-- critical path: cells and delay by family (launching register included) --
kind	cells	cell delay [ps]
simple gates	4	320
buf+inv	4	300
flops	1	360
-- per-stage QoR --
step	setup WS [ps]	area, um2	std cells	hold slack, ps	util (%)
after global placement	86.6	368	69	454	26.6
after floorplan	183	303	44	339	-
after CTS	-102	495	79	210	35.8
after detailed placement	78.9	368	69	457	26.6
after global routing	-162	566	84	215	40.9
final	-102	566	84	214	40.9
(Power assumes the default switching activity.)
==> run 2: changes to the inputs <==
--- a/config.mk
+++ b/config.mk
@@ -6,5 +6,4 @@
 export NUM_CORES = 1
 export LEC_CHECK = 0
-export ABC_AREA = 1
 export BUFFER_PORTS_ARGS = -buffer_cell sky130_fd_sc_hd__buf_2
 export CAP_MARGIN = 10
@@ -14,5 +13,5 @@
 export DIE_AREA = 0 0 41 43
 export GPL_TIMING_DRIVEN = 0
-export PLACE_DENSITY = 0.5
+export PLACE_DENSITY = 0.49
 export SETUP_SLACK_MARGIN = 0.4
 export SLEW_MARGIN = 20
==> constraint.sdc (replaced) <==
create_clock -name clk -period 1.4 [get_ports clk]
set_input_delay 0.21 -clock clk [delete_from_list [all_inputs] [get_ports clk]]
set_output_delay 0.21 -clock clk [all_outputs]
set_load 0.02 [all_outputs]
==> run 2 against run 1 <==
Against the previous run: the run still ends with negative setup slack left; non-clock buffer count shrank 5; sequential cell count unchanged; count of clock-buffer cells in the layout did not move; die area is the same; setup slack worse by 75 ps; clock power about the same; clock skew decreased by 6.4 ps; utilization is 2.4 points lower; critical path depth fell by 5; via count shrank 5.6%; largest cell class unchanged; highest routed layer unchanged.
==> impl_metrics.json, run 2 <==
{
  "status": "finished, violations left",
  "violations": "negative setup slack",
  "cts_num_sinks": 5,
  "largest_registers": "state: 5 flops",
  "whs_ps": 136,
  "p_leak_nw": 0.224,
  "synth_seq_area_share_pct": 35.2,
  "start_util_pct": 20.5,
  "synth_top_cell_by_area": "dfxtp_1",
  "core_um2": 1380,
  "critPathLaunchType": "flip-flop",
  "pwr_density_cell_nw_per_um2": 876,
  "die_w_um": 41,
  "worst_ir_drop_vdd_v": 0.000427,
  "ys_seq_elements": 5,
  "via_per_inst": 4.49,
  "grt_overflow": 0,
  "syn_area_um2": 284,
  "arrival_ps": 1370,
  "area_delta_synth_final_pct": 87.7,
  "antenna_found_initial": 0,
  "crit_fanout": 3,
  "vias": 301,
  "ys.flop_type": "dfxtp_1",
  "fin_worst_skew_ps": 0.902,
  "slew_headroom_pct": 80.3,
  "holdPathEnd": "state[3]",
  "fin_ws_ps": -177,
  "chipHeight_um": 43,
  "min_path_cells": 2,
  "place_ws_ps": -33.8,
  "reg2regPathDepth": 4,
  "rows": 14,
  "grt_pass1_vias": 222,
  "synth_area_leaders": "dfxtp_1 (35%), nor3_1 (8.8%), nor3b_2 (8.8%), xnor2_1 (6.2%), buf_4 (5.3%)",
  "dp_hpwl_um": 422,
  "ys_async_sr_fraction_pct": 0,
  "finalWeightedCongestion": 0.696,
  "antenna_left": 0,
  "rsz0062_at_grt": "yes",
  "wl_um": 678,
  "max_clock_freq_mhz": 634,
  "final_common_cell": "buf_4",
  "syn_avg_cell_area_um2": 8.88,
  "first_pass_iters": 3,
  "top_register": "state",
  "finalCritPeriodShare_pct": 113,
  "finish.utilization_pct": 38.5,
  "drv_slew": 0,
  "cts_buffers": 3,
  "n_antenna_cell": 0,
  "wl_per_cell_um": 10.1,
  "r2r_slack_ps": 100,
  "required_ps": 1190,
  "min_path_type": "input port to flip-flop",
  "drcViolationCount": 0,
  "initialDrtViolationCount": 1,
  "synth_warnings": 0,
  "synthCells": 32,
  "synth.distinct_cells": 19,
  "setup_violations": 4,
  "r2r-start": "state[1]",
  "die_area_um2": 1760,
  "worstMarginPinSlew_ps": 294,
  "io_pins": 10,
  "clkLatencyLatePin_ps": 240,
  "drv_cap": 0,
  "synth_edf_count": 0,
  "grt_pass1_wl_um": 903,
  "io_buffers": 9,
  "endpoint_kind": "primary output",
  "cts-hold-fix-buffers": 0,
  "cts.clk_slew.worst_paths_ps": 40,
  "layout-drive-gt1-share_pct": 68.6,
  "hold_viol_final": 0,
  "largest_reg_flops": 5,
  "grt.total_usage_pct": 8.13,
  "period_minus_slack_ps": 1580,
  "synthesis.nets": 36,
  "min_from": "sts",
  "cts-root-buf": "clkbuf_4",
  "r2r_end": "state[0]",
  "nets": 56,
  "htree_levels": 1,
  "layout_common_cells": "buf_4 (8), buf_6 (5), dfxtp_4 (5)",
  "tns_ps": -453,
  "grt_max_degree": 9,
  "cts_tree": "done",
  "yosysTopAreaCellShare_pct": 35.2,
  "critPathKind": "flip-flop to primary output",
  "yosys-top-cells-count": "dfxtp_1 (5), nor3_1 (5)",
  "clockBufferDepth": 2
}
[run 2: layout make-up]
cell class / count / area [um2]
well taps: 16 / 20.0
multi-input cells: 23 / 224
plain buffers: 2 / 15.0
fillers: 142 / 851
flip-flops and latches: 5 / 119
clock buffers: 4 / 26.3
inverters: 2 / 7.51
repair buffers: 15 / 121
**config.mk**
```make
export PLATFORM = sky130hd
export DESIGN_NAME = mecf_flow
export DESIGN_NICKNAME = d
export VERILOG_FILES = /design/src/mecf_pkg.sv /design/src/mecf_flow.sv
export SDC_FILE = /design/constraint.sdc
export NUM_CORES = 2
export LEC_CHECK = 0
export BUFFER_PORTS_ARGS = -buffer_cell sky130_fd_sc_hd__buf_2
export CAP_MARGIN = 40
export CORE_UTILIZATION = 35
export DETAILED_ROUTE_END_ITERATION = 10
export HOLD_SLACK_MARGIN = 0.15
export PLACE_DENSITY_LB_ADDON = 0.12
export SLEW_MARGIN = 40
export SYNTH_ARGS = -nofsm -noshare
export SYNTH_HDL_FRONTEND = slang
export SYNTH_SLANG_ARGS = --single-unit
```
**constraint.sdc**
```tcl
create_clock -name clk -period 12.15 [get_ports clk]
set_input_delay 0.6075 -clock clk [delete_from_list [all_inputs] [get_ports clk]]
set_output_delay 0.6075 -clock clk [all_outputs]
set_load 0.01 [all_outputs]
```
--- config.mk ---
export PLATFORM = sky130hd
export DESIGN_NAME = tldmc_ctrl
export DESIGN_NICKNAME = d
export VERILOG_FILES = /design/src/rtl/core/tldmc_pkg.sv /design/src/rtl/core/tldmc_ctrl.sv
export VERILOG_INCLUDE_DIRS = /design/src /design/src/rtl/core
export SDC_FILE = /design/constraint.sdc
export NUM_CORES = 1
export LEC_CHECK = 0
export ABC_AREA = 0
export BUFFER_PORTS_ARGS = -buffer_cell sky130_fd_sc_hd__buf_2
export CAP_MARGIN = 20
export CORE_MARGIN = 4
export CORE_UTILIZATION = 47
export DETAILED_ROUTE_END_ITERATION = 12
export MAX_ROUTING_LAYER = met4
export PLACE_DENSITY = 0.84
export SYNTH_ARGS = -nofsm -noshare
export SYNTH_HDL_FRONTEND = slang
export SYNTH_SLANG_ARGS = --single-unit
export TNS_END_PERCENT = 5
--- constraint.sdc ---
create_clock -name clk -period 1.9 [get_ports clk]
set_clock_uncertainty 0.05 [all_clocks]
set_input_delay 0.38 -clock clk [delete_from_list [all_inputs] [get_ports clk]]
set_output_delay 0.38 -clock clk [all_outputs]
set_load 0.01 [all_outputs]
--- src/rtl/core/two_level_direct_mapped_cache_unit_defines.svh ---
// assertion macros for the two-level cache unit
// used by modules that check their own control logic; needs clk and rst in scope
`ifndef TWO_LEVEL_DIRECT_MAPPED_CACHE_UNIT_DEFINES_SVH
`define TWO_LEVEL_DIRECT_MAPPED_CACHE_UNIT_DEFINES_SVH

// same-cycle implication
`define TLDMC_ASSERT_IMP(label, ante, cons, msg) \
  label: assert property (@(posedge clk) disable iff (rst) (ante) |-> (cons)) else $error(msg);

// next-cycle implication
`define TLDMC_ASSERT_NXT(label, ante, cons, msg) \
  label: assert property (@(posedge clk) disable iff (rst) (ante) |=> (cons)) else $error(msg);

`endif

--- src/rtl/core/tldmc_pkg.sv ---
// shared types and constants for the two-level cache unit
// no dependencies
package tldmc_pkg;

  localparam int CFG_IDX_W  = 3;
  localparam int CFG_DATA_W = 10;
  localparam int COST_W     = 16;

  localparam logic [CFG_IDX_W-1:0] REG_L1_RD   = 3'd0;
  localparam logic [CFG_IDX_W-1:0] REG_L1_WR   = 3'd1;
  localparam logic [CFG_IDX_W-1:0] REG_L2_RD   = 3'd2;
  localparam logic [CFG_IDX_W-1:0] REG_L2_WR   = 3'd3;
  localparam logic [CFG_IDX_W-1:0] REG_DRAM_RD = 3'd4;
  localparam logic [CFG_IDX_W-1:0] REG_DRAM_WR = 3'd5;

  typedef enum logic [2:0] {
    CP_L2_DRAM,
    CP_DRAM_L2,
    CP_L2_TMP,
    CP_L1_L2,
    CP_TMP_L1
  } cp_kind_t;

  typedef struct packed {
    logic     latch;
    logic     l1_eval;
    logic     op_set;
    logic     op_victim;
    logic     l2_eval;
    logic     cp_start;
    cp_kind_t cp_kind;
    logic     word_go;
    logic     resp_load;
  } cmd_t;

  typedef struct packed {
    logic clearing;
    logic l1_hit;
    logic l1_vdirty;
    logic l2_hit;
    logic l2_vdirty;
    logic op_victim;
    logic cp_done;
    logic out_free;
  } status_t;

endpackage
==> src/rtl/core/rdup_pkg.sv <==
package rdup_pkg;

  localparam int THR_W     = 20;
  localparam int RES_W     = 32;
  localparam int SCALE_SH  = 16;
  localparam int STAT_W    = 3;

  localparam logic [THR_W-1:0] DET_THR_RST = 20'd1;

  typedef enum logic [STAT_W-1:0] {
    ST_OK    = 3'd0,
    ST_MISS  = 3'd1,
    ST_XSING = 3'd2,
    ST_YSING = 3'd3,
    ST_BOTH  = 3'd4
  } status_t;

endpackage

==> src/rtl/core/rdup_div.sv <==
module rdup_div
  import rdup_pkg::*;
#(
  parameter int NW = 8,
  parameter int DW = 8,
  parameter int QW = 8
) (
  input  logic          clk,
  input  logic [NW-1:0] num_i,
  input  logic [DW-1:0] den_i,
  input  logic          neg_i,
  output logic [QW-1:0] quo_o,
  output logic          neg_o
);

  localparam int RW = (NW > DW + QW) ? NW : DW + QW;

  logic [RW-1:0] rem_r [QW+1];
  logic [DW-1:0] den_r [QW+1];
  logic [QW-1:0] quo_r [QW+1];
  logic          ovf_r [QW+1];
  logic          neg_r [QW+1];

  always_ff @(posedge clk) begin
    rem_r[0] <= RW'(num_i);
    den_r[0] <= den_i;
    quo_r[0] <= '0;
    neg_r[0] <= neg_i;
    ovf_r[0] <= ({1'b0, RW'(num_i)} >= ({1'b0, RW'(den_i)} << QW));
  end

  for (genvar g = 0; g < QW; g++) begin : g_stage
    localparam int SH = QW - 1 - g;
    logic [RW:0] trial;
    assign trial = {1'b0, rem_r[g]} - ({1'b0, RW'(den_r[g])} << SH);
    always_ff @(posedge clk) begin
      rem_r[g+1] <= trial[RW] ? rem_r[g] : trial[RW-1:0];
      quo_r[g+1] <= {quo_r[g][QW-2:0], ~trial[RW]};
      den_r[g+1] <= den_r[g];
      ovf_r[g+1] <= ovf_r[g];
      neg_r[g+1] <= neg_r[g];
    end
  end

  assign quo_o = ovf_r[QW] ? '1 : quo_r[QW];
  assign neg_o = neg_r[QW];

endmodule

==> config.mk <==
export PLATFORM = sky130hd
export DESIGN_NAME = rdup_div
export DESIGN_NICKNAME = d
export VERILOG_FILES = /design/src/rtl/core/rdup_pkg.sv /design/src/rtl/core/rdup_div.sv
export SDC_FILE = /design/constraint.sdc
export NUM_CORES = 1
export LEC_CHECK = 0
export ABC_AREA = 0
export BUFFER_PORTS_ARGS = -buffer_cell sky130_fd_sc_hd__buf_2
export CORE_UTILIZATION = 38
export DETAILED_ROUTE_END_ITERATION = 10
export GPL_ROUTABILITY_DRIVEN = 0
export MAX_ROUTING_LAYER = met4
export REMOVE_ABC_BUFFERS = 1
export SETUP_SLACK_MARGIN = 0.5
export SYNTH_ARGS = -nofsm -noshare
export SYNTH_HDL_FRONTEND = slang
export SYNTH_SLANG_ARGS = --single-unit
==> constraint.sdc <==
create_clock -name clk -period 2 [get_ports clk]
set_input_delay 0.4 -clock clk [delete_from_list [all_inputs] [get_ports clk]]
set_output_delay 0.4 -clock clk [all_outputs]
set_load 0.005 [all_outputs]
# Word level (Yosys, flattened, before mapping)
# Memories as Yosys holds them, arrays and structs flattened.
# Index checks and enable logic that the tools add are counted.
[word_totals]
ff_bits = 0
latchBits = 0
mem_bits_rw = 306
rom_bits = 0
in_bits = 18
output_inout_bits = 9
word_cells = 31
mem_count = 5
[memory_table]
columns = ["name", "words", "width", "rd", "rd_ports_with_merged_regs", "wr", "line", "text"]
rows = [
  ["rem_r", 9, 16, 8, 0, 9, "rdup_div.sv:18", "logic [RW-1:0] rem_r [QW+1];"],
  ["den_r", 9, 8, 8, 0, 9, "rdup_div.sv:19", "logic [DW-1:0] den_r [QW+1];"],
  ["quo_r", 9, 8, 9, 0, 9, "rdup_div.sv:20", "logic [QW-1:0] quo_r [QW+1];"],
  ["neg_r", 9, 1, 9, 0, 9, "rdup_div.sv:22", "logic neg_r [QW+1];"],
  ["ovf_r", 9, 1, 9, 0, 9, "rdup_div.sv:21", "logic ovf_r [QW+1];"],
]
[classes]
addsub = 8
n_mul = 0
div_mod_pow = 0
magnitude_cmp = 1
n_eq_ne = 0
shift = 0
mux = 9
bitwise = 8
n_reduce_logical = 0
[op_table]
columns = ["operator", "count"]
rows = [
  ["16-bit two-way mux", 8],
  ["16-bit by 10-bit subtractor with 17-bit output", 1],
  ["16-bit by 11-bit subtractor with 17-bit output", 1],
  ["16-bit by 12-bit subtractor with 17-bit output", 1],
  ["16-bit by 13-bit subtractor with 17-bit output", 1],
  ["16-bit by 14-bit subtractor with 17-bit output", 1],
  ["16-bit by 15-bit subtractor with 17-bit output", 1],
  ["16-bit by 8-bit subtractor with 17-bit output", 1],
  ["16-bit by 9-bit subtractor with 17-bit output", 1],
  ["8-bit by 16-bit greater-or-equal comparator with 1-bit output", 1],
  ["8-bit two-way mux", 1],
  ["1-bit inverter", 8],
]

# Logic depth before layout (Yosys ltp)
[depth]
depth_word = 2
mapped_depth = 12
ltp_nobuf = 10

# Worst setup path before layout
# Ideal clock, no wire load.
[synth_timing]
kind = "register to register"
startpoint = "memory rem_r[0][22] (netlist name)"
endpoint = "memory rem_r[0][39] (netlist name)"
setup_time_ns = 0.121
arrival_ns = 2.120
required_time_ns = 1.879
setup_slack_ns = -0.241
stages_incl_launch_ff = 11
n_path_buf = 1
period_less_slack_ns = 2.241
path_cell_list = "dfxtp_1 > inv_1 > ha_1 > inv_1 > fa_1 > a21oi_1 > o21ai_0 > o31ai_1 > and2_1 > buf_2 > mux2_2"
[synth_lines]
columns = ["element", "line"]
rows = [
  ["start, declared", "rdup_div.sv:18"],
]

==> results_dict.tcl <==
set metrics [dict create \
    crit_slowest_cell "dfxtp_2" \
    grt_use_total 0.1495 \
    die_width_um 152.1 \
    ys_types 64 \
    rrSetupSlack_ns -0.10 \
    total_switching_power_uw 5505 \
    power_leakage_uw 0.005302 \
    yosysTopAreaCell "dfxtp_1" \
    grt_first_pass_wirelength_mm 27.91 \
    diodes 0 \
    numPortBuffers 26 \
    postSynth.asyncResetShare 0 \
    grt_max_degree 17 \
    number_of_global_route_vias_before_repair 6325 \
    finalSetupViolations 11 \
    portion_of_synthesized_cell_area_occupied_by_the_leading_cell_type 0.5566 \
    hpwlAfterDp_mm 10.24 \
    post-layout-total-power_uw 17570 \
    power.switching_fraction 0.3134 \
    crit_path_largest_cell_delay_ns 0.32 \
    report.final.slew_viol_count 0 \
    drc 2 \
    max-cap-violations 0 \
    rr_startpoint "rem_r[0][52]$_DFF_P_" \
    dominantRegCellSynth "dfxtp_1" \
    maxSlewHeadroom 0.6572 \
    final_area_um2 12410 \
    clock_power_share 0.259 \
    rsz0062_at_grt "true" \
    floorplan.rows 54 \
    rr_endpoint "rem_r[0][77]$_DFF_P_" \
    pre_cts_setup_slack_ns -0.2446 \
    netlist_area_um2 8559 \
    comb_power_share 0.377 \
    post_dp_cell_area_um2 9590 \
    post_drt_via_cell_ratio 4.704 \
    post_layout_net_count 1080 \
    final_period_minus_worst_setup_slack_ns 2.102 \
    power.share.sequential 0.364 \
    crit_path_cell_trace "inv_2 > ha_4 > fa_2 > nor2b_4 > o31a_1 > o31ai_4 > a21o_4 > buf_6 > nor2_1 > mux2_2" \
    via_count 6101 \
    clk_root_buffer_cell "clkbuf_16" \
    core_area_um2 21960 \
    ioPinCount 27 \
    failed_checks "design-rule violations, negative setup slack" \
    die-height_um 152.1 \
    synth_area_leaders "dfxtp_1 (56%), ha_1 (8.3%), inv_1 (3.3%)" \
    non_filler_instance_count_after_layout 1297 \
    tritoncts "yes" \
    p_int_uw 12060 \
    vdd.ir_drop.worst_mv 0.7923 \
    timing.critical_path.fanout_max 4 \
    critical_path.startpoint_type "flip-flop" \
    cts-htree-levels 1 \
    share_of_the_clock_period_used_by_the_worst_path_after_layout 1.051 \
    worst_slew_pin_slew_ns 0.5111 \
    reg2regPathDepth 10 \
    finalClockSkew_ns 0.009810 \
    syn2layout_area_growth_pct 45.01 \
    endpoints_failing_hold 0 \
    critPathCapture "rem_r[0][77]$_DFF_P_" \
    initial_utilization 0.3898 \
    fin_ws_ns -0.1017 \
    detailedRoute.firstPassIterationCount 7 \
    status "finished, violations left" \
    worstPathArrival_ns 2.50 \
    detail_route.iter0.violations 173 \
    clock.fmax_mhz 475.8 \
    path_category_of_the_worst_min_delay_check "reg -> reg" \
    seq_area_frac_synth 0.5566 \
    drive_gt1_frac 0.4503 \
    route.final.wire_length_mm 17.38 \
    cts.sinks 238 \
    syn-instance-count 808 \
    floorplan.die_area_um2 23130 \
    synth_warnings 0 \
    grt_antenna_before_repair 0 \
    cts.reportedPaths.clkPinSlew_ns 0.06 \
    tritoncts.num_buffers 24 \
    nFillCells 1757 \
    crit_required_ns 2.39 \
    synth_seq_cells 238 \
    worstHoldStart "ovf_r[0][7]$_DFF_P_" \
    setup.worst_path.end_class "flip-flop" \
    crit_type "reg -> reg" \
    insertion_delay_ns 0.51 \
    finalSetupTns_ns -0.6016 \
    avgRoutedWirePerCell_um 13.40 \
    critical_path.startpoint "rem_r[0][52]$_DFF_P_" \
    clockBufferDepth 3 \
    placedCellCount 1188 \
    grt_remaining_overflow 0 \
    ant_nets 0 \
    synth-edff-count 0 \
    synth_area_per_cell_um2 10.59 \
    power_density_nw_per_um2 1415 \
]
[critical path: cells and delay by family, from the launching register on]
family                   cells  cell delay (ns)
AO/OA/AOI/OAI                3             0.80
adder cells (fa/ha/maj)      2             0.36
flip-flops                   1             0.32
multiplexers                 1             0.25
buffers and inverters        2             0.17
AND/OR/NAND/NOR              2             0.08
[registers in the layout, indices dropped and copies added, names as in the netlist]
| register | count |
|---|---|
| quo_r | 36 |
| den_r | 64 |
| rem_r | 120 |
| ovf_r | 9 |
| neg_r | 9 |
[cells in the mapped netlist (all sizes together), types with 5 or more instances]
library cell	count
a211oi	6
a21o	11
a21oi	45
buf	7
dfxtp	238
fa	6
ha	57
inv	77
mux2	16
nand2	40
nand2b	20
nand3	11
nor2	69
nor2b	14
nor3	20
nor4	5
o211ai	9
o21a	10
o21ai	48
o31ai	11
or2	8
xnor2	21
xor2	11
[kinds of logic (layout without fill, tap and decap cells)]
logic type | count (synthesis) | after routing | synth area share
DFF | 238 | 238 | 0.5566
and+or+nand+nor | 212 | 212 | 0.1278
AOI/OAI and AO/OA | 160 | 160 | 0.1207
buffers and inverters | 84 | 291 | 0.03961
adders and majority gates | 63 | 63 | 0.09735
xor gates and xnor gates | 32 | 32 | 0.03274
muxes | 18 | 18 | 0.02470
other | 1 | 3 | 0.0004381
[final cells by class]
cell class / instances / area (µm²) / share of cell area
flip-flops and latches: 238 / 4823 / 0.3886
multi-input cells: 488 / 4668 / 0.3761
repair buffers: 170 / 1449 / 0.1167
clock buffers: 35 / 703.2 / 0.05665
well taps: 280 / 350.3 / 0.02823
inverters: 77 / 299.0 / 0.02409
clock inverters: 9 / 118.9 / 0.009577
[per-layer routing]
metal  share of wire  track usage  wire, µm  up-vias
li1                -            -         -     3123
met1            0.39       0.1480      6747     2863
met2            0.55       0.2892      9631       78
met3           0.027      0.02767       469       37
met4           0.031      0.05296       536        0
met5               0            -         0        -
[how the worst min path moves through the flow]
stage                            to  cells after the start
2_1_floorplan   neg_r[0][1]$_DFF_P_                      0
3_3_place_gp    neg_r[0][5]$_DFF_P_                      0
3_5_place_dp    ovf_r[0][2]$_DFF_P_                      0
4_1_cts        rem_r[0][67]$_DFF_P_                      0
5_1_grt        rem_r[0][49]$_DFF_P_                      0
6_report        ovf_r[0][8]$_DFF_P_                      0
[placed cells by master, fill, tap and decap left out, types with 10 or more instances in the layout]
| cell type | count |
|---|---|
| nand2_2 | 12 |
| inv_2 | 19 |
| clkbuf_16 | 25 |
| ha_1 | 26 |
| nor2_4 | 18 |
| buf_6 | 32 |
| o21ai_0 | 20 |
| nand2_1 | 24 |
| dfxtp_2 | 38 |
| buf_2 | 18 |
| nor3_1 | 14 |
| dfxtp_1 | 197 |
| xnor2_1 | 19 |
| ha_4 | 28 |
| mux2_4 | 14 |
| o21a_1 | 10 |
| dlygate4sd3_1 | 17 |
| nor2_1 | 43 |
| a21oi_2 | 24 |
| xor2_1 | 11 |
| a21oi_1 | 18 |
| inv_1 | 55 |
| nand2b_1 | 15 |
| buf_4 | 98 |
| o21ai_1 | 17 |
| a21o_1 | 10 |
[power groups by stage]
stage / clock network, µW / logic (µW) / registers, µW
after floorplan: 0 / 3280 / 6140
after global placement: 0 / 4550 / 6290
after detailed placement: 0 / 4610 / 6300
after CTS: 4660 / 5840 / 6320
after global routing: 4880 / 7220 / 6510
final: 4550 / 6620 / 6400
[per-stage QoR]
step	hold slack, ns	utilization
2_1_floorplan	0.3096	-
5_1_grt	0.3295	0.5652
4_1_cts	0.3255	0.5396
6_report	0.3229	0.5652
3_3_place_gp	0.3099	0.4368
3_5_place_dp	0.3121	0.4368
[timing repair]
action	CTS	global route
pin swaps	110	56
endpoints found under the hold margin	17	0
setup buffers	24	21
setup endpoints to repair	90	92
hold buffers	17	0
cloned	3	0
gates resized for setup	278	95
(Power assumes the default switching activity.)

****

What you need to do
When you reach the line in the material above that holds "[run 2: layout make-up]", begin reproducing lines exactly, and stop after the line that holds "inverters: 2 / 7.51".

Answer box
[run 2: layout make-up]
cell class / count / area [um2]
well taps: 16 / 20.0
multi-input cells: 23 / 224
plain buffers: 2 / 15.0
fillers: 142 / 851
flip-flops and latches: 5 / 119
clock buffers: 4 / 26.3
inverters: 2 / 7.51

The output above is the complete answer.